If you are interested in giving a talk or leading a workshop on something, what would it be?

question <- "If you are interested in giving a talk or leading a workshop on something, what would it be?"

nonempty_responses <- na.omit(rsurvey[[question]])
print_this <- sapply(nonempty_responses, function(x) cat('+ ',x,'\n'))
  • Git
  • I could do an intro to R (basics, functions and loops). But would love to co-teach with someone else.
  • Not sure yet, but this is something I would be interested in doing in the future
  • Statistics-regression, GLM, machine learning, unsupervised/supervised methods, hypothesis testing, very basic text analytics
  • As of now, I guess I’d do something on the American Community Survey package, if folks would find it useful.
  • I am afraid I don’t know enough to give a talk.
  • Factor analysis, Conjoint analysis, hierarchical linear regression with R

My takeaways

Thank you to all the Philly R-Ladies who took the survey!

Our group represents a variety of experience levels - some have never used R and some are R experts. We even had some people volunteer to help with planning and content for future events, which I am really excited about!
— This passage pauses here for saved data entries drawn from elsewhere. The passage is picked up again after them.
<file path="config.mk">
export PLATFORM = sky130hd
export DESIGN_NAME = string_id_multiplicative_hash_core
export DESIGN_NICKNAME = d
export VERILOG_FILES = /design/src/hdl/sidh_pkg.sv /design/src/hdl/string_id_multiplicative_hash_core.sv
export VERILOG_INCLUDE_DIRS = /design/src /design/src/hdl
export SDC_FILE = /design/constraint.sdc
export NUM_CORES = 2
export LEC_CHECK = 0
export BUFFER_PORTS_ARGS = -buffer_cell sky130_fd_sc_hd__buf_2
export CAP_MARGIN = 20
export CORE_UTILIZATION = 30
export DETAILED_ROUTE_END_ITERATION = 8
export GPL_ROUTABILITY_DRIVEN = 0
export PLACE_DENSITY = 0.55
export SYNTH_ARGS = -nofsm -noshare
export SYNTH_HDL_FRONTEND = slang
export SYNTH_SLANG_ARGS = --single-unit
</file>
<file path="constraint.sdc">
create_clock -name i_clk -period 13.4 [get_ports i_clk]
set_input_delay 2.68 -clock i_clk [delete_from_list [all_inputs] [get_ports i_clk]]
set_output_delay 2.68 -clock i_clk [all_outputs]
set_load 0.03 [all_outputs]
</file>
Importantly, the survey confirmed that we will continue to meet in center city or university city (thank you to MakeOffices and Drexel who have hosted us).

As far as when we meet, weekdays appear to be the preference, but there is also a lot of interest in a weekend meetup. Our previous events have been on Wednesdays, but we plan to mix it up so that people with conflicts every Wednesday can attend. One practical consideration I have encountered is that it is harder to find a venue for a weekend meetup. Maybe someone wants to email us at philly@rladies.org with location ideas?

This process got me thinking… let’s plan to do another survey at the end of the year to see how the group has evolved.